There are no simple answers here. For every person whose productivity is ruined by distraction and noise, there are 10 others that may thrive on the creative buzz of an open plan workspace. That said, some kinds of work - editing - is a solitary task, while others - creative design for example - is a team activity that benefits from the open environment. Its also a teaching environment where staff gets to observe how managers successfully and unsuccessfully manage their project challenges.

The take away, know thyself and thy own work. And those who decide how their workplaces are organized - the design of your office is a tool for higher productivity and profit. Realize your different people will perform best in different environments, and if you are smart you’ll strive to provide them with the setting where they can do the best work for you. And some people won’t fit - thats fine too.

And hire a good Architect to help you make these decisions.


#17

Compared with standard offices, employees [working in open offices] experienced more uncontrolled interactions…

—exactly the reason cited by Citigroup CEO Michael Corbat, who is all in on this idea—

…higher levels of stress, and lower levels of concentration and motivation.

Hmm. Well, that’s not g—

office commotion impairs workers’ ability to recall information, and even to do basic arithmetic…

Okay, this is starting to sound like a bad ide—

Open offices also remove an element of control, which can lead to feelings of helplessness.]…] the ability to control the environment had a significant effect on team cohesion and satisfaction. When workers couldn’t change the way that things looked, adjust the lighting and temperature, or choose how to conduct meetings, spirits plummeted.
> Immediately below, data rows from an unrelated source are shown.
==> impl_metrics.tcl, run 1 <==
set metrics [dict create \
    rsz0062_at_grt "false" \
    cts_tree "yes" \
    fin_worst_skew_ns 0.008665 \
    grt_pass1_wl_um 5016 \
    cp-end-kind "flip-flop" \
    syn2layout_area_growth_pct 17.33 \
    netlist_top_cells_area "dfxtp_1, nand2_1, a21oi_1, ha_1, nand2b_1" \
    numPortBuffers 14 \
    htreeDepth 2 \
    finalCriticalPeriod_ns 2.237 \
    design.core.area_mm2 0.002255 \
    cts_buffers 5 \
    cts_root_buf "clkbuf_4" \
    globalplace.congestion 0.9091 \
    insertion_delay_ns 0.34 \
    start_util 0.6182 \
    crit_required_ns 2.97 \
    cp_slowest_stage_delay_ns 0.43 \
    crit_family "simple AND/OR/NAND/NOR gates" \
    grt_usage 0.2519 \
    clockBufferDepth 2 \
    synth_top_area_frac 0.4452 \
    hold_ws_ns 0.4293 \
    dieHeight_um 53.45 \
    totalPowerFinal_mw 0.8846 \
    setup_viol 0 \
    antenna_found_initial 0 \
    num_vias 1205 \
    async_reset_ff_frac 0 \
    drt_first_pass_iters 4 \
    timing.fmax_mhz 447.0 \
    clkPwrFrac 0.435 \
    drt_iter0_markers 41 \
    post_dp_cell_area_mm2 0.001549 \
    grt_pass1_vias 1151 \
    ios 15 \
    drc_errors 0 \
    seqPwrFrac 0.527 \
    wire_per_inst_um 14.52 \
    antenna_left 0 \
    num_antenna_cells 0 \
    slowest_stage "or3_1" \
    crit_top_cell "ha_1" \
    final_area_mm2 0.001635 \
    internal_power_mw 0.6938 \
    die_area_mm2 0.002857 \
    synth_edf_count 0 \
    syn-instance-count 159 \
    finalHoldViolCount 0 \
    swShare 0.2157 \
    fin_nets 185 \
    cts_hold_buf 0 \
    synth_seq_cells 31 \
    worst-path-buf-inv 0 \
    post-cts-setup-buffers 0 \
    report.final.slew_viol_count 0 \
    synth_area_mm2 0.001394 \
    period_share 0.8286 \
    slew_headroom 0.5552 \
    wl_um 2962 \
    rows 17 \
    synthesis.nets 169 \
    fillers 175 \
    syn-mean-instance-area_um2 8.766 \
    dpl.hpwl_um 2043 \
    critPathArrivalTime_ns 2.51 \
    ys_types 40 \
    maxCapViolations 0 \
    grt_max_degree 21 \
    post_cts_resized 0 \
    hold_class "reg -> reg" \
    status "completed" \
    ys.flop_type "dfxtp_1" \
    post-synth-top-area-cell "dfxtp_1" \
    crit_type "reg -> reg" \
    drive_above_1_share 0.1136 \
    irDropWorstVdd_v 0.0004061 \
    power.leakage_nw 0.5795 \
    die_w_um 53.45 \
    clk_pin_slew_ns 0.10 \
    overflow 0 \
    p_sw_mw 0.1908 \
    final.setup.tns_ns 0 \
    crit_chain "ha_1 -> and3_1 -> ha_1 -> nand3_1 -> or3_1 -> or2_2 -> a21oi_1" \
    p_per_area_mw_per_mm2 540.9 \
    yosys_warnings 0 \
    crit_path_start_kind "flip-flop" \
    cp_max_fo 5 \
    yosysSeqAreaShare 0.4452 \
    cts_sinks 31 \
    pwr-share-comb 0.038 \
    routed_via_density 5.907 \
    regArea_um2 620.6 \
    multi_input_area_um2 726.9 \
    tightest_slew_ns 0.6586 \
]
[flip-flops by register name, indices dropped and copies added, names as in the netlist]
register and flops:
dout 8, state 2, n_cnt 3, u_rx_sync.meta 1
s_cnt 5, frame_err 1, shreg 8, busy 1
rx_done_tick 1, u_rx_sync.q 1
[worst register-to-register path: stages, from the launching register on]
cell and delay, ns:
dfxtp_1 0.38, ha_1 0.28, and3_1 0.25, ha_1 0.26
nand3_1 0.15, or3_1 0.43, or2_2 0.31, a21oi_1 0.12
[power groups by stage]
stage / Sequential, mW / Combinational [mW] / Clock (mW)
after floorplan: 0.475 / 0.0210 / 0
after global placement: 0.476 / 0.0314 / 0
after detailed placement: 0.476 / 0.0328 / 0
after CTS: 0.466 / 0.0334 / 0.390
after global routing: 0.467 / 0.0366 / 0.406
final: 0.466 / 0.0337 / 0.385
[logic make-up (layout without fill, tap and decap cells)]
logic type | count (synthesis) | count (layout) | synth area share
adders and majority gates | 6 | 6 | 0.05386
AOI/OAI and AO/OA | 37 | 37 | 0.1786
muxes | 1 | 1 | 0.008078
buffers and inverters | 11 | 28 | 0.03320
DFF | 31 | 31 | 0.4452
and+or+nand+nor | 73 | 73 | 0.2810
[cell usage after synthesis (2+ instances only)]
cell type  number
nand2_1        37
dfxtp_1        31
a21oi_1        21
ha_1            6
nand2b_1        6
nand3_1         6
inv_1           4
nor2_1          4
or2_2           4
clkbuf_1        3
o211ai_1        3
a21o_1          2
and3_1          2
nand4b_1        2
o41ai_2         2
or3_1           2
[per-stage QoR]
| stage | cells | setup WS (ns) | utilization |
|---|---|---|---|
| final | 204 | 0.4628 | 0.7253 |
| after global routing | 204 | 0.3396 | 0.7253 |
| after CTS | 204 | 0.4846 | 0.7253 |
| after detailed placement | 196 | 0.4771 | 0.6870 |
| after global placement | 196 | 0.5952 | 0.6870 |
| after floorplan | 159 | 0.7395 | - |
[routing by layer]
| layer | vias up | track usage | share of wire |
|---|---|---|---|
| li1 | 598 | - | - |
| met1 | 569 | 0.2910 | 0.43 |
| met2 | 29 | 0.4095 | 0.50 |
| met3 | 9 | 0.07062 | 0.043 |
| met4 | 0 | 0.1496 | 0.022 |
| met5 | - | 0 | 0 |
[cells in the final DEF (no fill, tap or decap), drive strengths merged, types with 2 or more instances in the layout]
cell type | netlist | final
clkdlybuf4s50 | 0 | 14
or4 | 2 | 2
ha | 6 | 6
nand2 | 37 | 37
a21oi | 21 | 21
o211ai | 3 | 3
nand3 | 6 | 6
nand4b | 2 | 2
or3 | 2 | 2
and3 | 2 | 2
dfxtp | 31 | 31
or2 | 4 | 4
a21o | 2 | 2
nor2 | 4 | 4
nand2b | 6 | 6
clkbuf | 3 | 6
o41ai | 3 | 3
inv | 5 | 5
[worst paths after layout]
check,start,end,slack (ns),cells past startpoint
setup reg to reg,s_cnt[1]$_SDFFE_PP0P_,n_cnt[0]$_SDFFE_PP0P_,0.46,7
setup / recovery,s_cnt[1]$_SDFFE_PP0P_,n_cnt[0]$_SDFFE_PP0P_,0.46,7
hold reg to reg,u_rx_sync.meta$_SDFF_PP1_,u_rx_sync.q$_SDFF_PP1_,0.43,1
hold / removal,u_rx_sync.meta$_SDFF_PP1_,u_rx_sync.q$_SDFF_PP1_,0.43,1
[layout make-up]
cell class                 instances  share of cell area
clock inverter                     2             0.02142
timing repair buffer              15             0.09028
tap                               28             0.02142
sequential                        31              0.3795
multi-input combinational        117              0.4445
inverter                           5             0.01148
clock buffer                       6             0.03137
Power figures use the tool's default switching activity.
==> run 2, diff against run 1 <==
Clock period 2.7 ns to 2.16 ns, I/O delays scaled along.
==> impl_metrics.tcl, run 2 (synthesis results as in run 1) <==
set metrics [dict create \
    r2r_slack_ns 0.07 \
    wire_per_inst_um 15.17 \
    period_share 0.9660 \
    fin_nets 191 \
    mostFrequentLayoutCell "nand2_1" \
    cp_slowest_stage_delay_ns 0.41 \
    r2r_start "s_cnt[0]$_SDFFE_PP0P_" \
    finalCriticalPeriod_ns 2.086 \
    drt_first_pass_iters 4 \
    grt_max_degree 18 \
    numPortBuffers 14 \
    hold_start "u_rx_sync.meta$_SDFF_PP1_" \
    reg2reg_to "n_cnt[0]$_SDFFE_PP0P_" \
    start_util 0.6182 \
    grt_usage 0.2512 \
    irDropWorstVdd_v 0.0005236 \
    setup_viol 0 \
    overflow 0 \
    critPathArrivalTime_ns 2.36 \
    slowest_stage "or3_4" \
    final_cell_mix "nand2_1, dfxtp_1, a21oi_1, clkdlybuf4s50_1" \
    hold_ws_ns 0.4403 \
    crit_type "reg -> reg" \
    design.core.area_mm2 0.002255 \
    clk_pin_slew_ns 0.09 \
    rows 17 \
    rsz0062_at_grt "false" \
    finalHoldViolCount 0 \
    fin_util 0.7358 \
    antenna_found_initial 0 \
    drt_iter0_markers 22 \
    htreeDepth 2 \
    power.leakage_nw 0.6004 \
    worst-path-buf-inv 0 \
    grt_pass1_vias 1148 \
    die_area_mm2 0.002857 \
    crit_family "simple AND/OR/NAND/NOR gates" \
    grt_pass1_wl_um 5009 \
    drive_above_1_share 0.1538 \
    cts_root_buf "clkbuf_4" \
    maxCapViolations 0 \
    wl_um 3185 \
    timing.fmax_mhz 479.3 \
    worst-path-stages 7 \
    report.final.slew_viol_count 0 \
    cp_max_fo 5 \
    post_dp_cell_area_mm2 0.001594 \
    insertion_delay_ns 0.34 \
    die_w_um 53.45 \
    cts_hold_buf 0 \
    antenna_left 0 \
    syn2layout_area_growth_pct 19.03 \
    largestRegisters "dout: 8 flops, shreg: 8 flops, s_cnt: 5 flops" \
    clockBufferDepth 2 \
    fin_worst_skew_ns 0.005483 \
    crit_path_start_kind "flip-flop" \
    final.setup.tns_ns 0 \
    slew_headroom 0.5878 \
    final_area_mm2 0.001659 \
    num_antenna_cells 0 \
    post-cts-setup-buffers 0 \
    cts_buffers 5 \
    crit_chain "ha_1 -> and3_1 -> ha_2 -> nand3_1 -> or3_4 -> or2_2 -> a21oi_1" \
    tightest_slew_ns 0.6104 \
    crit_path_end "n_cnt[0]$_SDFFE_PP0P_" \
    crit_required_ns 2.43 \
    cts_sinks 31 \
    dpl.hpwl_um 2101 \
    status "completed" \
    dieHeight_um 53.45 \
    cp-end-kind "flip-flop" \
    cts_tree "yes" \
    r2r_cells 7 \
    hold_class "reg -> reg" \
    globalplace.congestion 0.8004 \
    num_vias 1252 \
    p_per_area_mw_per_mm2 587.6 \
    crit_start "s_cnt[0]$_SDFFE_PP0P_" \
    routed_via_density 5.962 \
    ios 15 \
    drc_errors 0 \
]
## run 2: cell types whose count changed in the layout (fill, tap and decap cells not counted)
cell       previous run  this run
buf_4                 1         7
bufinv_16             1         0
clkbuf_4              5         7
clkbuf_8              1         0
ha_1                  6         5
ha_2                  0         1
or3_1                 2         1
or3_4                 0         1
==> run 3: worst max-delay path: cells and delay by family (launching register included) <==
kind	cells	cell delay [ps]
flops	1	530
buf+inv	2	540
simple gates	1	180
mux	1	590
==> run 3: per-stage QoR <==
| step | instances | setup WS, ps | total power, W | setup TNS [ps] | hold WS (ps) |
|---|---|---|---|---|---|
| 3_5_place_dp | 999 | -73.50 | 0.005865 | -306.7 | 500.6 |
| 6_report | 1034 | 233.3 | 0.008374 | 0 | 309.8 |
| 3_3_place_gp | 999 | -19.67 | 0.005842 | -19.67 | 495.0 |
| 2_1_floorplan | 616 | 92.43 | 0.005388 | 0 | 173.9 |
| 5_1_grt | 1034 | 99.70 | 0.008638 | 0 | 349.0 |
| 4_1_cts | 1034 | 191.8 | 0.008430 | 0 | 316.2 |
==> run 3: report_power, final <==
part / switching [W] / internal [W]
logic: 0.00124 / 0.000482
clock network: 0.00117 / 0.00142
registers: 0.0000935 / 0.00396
$ cat config.mk
export PLATFORM = sky130hd
export DESIGN_NAME = mult_div_unit
export DESIGN_NICKNAME = d
export VERILOG_FILES = /design/src/rtl/mult_div_unit.sv
export SDC_FILE = /design/constraint.sdc
export NUM_CORES = 1
export LEC_CHECK = 0
export BUFFER_PORTS_ARGS = -buffer_cell sky130_fd_sc_hd__buf_4
export CAP_MARGIN = 15
export CELL_PAD_IN_SITES_DETAIL_PLACEMENT = 2
export CELL_PAD_IN_SITES_GLOBAL_PLACEMENT = 2
export CORE_MARGIN = 2
export CORE_UTILIZATION = 40
export CTS_CLUSTER_DIAMETER = 60
export DETAILED_ROUTE_END_ITERATION = 12
export GPL_ROUTABILITY_DRIVEN = 0
export PLACE_DENSITY_LB_ADDON = 0.12
export RECOVER_POWER = 100
export SLEW_MARGIN = 10
export SYNTH_ARGS = -nofsm -noshare
export SYNTH_HDL_FRONTEND = slang
export SYNTH_SLANG_ARGS = --single-unit
export TNS_END_PERCENT = 20
$ cat constraint.sdc
create_clock -name clk -period 7.7 [get_ports clk]
set_clock_uncertainty 0.15 [all_clocks]
set_input_delay 0 -clock clk [delete_from_list [all_inputs] [get_ports clk]]
set_output_delay 0 -clock clk [all_outputs]
set_load 0.005 [all_outputs]
**config.mk**
```make
export PLATFORM = sky130hd
export DESIGN_NAME = rst_run_sequencer
export DESIGN_NICKNAME = d
export VERILOG_FILES = /design/src/rtl/rst_run_sequencer.sv
export SDC_FILE = /design/constraint.sdc
export NUM_CORES = 1
export LEC_CHECK = 0
export CAP_MARGIN = 10
export CELL_PAD_IN_SITES_DETAIL_PLACEMENT = 1
export CELL_PAD_IN_SITES_GLOBAL_PLACEMENT = 1
export CORE_MARGIN = 5
export CORE_UTILIZATION = 44
export CTS_CLUSTER_SIZE = 12
export DETAILED_ROUTE_END_ITERATION = 16
export GPL_ROUTABILITY_DRIVEN = 0
export PLACE_DENSITY = 0.91
export SLEW_MARGIN = 20
export SYNTH_ARGS = -nofsm -noshare
export SYNTH_HDL_FRONTEND = slang
export SYNTH_SLANG_ARGS = --single-unit
```
**constraint.sdc**
```tcl
create_clock -name i_clk -period 3.9 [get_ports i_clk]
set_clock_uncertainty 0.1 [all_clocks]
set_input_delay 0.78 -clock i_clk [delete_from_list [all_inputs] [get_ports i_clk]]
set_output_delay 0.78 -clock i_clk [all_outputs]
set_load 0.005 [all_outputs]
```
File: src/rtl/randn_seq_ctrl.sv
// randn_seq_ctrl
//   Sequencing controller for one randn noise generator. Holds the generator
//   in reset while idle, releases it on start, discards the warm-up transient,
//   then scales each sample by a latched amplitude (gain = amp / 2^AMP_SHIFT)
//   with saturation and emits a valid-qualified stream, either continuous
//   (burst_len == 0) or a fixed-length burst.
// Ports
//   clk         : system clock
//   reset       : synchronous, active-high reset
//   bus         : randn_seq_if slave modport (start/stop/amp/burst_len in,
//                 gen_rst_n out, gen_sample in, noise_out/noise_vld/busy/done out)
//   o_dbg_state : current FSM state (0 IDLE, 1 WARMUP, 2 RUN)
module randn_seq_ctrl #(
  parameter int IN_W       = 10,
  parameter int AMP_W      = 8,
  parameter int AMP_SHIFT  = 4,
  parameter int OUT_W      = 12,
  parameter int LEN_W      = 16,
  parameter int WARMUP_CYC = 5
) (
  input  logic        clk,
  input  logic        reset,
  randn_seq_if.slave  bus,
  output logic [1:0]  o_dbg_state
);

  localparam int PROD_W = IN_W + AMP_W + 1;
  localparam int HI_W   = PROD_W - OUT_W + 1;
  localparam int WCNT_W = $clog2(WARMUP_CYC + 1);
  localparam logic [WCNT_W-1:0] WCNT_LAST = WCNT_W'(WARMUP_CYC - 1);

  typedef enum logic [1:0] {
    S_IDLE   = 2'd0,
    S_WARMUP = 2'd1,
    S_RUN    = 2'd2
  } state_t;

  state_t             r_state;
  logic               r_gen_rst_n;
  logic [OUT_W-1:0]   r_noise_out;
  logic               r_noise_vld;
  logic               r_busy;
  logic               r_done;
  logic [WCNT_W-1:0]  r_wcnt;
  logic [LEN_W-1:0]   r_scnt;
  logic [AMP_W-1:0]   r_amp;
  logic [LEN_W-1:0]   r_burst_len;

  logic signed [PROD_W-1:0] w_samp_x;
  logic signed [PROD_W-1:0] w_amp_x;
  logic signed [PROD_W-1:0] w_prod;
  logic signed [PROD_W-1:0] w_shift;
  logic        [HI_W-1:0]   w_hi;
  logic        [OUT_W-1:0]  w_sat;
  logic                     w_burst_end;

  // Both operands are widened to the full product width so the signed
  // multiply is exact; amp is zero-extended, i.e. always non-negative.
  always_comb begin
    w_samp_x = {{(AMP_W + 1){bus.gen_sample[IN_W-1]}}, bus.gen_sample};
    w_amp_x  = {{IN_W{1'b0}}, 1'b0, r_amp};
    w_prod   = w_samp_x * w_amp_x;
    w_shift  = w_prod >>> AMP_SHIFT;
    // The value fits in OUT_W bits only when every bit from the OUT_W sign
    // position upward is a copy of the sign.
    w_hi     = w_shift[PROD_W-1:OUT_W-1];
    if ((w_hi == '0) || (w_hi == '1)) begin
      w_sat = w_shift[OUT_W-1:0];
    end else if (w_shift[PROD_W-1]) begin
      w_sat = {1'b1, {(OUT_W-1){1'b0}}};
    end else begin
      w_sat = {1'b0, {(OUT_W-1){1'b1}}};
    end
  end

  // scnt already counts the samples emitted so far, so equality means the
  // last burst sample went out on the previous edge.
  assign w_burst_end = (r_burst_len != '0) && (r_scnt == r_burst_len);

  always_ff @(posedge clk) begin
    if (reset) begin
      r_state     <= S_IDLE;
      r_gen_rst_n <= 1'b0;
      r_noise_out <= '0;
      r_noise_vld <= 1'b0;
      r_busy      <= 1'b0;
      r_done      <= 1'b0;
      r_wcnt      <= '0;
      r_scnt      <= '0;
      r_amp       <= '0;
      r_burst_len <= '0;
    end else begin
      r_done <= 1'b0;
      case (r_state)
        S_IDLE: begin
          r_gen_rst_n <= 1'b0;
          r_noise_vld <= 1'b0;
          // stop is not looked at here, so start wins when both are high.
          if (bus.start) begin
            r_amp       <= bus.amp;
            r_burst_len <= bus.burst_len;
            r_wcnt      <= '0;
            r_scnt      <= '0;
            r_gen_rst_n <= 1'b1;
            r_busy      <= 1'b1;
            r_state     <= S_WARMUP;
          end
        end
        S_WARMUP: begin
          if (bus.stop) begin
            r_gen_rst_n <= 1'b0;
            r_busy      <= 1'b0;
            r_done      <= 1'b1;
            r_state     <= S_IDLE;
          end else begin
            r_wcnt <= r_wcnt + 1'b1;
            if (r_wcnt == WCNT_LAST) begin
              r_state <= S_RUN;
            end
          end
        end
        S_RUN: begin
          // stop is checked first so that stop and burst completion in the
          // same cycle produce a single done pulse.
          if (bus.stop || w_burst_end) begin
            r_noise_vld <= 1'b0;
            r_gen_rst_n <= 1'b0;
            r_busy      <= 1'b0;
            r_done      <= 1'b1;
            r_state     <= S_IDLE;
          end else begin
            r_noise_out <= w_sat;
            r_noise_vld <= 1'b1;
            // Saturating count: continuous runs never wrap back to a value
            // that could look like a burst end.
            if (r_scnt != '1) begin
              r_scnt <= r_scnt + 1'b1;
            end
          end
        end
        default: begin
          r_state <= S_IDLE;
        end
      endcase
    end
  end

  assign bus.gen_rst_n = r_gen_rst_n;
  assign bus.noise_out = r_noise_out;
  assign bus.noise_vld = r_noise_vld;
  assign bus.busy      = r_busy;
  assign bus.done      = r_done;
  assign o_dbg_state   = r_state;

endmodule
`src/rtl/fifo_rd_pkg.sv`:
```
// Shared constants and occupancy encoding for the FIFO read-side stream adapter.
package fifo_rd_pkg;

    localparam int unsigned BUF_DEPTH   = 2;
    localparam int unsigned STATS_CNT_W = 32;

    typedef enum logic [1:0] {
        OCC_EMPTY = 2'd0,
        OCC_ONE   = 2'd1,
        OCC_TWO   = 2'd2
    } occ_e;

endpackage

```
`src/rtl/stream_skid_buf2.sv`:
```
// Two-entry register buffer: head entry drives the stream, tail absorbs one extra word.
module stream_skid_buf2 #(
    parameter int unsigned WIDTH = 33
) (
    input  logic             i_clk,
    input  logic             i_rst,
    input  logic             i_push,
    input  logic [WIDTH-1:0] i_push_data,
    input  logic             i_pop,
    output logic [1:0]       o_occ,
    output logic [WIDTH-1:0] o_head_data,
    output logic             o_valid
);
    import fifo_rd_pkg::*;

    occ_e             r_occ;
    logic [WIDTH-1:0] r_head;
    logic [WIDTH-1:0] r_tail;

    always_ff @(posedge i_clk) begin
        if (i_rst) begin
            r_occ  <= OCC_EMPTY;
            r_head <= '0;
            r_tail <= '0;
        end else begin
            case (r_occ)
                OCC_EMPTY: begin
                    if (i_push) begin
                        r_head <= i_push_data;
                        r_occ  <= OCC_ONE;
                    end
                end
                OCC_ONE: begin
                    case ({i_push, i_pop})
                        2'b10: begin
                            r_tail <= i_push_data;
                            r_occ  <= OCC_TWO;
                        end
                        2'b01: r_occ <= OCC_EMPTY;
                        2'b11: r_head <= i_push_data;
                        default: ;
                    endcase
                end
                OCC_TWO: begin
                    // Push here only happens alongside a pop; the credit rule upstream forbids otherwise.
                    if (i_pop) begin
                        r_head <= r_tail;
                        if (i_push) r_tail <= i_push_data;
                        else        r_occ  <= OCC_ONE;
                    end
                end
                default: r_occ <= OCC_EMPTY;
            endcase
        end
    end

    always_ff @(posedge i_clk) begin
        if (!i_rst) begin
            assert (!(i_push && !i_pop && r_occ == OCC_TWO))
                else $error("stream_skid_buf2 overflow: push into full buffer");
        end
    end

    assign o_occ       = r_occ;
    assign o_head_data = r_head;
    assign o_valid     = (r_occ != OCC_EMPTY);

endmodule

```
`src/rtl/fifo_rd_stream_adapter.sv`:
```
// Turns a standard-mode sync_fifo read port into a valid/ready stream with tlast.
// Optional word/frame counters are enabled by defining FIFO_RD_STATS_EN.
module fifo_rd_stream_adapter #(
    parameter int unsigned DATA_WIDTH = 32,
    parameter int unsigned BUF_DEPTH  = 2
) (
    input  logic                  i_clk,
    input  logic                  i_rst,
    output logic                  o_fifo_rd_en,
    input  logic [DATA_WIDTH:0]   i_fifo_dout,
    input  logic                  i_fifo_empty,
    output logic                  o_tvalid,
    output logic [DATA_WIDTH-1:0] o_tdata,
    output logic                  o_tlast,
    input  logic                  i_tready,
    output logic                  o_in_frame,
`ifdef FIFO_RD_STATS_EN
    output logic [fifo_rd_pkg::STATS_CNT_W-1:0] o_word_cnt,
    output logic [fifo_rd_pkg::STATS_CNT_W-1:0] o_frame_cnt,
`endif
    output logic                  o_busy
);
    import fifo_rd_pkg::*;

    logic                r_inflight;
    logic                r_in_frame;
    logic [1:0]          w_occ;
    logic [DATA_WIDTH:0] w_head;
    logic                w_valid;
    logic                w_pop;
    logic [2:0]          w_pending;

    assign w_pop = w_valid & i_tready;

    // Words owed to the buffer after this edge: stored + in flight - leaving now.
    assign w_pending    = {1'b0, w_occ} + {2'b00, r_inflight} - {2'b00, w_pop};
    assign o_fifo_rd_en = ~i_rst & ~i_fifo_empty & (w_pending < 3'(BUF_DEPTH));

    always_ff @(posedge i_clk) begin
        if (i_rst) begin
            r_inflight <= 1'b0;
            r_in_frame <= 1'b0;
        end else begin
            r_inflight <= o_fifo_rd_en;
            if (w_pop) r_in_frame <= ~o_tlast;
        end
    end

    stream_skid_buf2 #(
        .WIDTH (DATA_WIDTH + 1)
    ) u_buf (
        .i_clk       (i_clk),
        .i_rst       (i_rst),
        .i_push      (r_inflight),
        .i_push_data (i_fifo_dout),
        .i_pop       (w_pop),
        .o_occ       (w_occ),
        .o_head_data (w_head),
        .o_valid     (w_valid)
    );

    assign o_tvalid   = w_valid;
    assign o_tdata    = w_head[DATA_WIDTH-1:0];
    assign o_tlast    = w_head[DATA_WIDTH];
    assign o_in_frame = r_in_frame;
    assign o_busy     = (w_occ != OCC_EMPTY) | r_inflight;

`ifdef FIFO_RD_STATS_EN
    logic [STATS_CNT_W-1:0] r_word_cnt;
    logic [STATS_CNT_W-1:0] r_frame_cnt;

    always_ff @(posedge i_clk) begin
        if (i_rst) begin
            r_word_cnt  <= '0;
            r_frame_cnt <= '0;
        end else if (w_pop) begin
            r_word_cnt <= r_word_cnt + 1'b1;
            if (o_tlast) r_frame_cnt <= r_frame_cnt + 1'b1;
        end
    end

    assign o_word_cnt  = r_word_cnt;
    assign o_frame_cnt = r_frame_cnt;
`endif

endmodule

```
Well, best luck to you and your employees, Mike. Hope you held onto your old lease.


#18

[quote=“jhbadger, post:13, topic:71535, full:true”][quote=“TheirFeldspars, post:12, topic:71535, full:true”]
In 1986, computers were not at all common in the workplace.
[/quote]
In my experience there may have been a few (relatively quiet) electric typewriters still in use by then, but 1986 was the heyday of WordPerfect and Lotus 123, both of which needed PCs.
[/quote]
I think it depends greatly on the industry. In education and mid-sized business, it was mostly about electric typewriters, with maybe two computers in the entire office of a dozen people.


#19

[quote=“lava, post:16, topic:71535, full:true”]
There are no simple answers here. For every person whose productivity is ruined by distraction and noise, there are 10 others that may thrive on the creative buzz of an open plan workspace. [/quote]
I think you have that ratio way off. I spent a few days in December sitting in the “open office” hot desk space at a client’s main data processing site, and nobody I spoke with “thrived” on the buzz of the open plan workspace; at best, they tolerated it.

I only managed to put up with it for my time on-site by wearing the noise-cancelling headphones which I had brought along for the flight there and back. With phones and keyboards and side conversations, the noise level was beyond distracting.

I suspect a big part of the problem was that the “open plan” was imposed on a room that had previously been retrofitted into a cube farm from it’s original life as factory production floor, and very little thought or expense went into soundproofing or other noise control measures.


#20

And that’s Management 101. It’s absolutely staggering to me that people still don’t seem to have figured this out: it’s not about you, it’s about them. (Personally, I think the actual problem is the layer above this; my own theory of management is that any company that needs managers to manage the managers is probably getting too big and it’s those companies that are the ones that generally give “capitalism” a bad name. We have this broken system of largely pyramidal hierarchies in which the Peter Principle can enjoy its full potential.)
Optimise the workspace for the employees and they will maximise their productivity. But try to impose a single solution? Pretty much never works.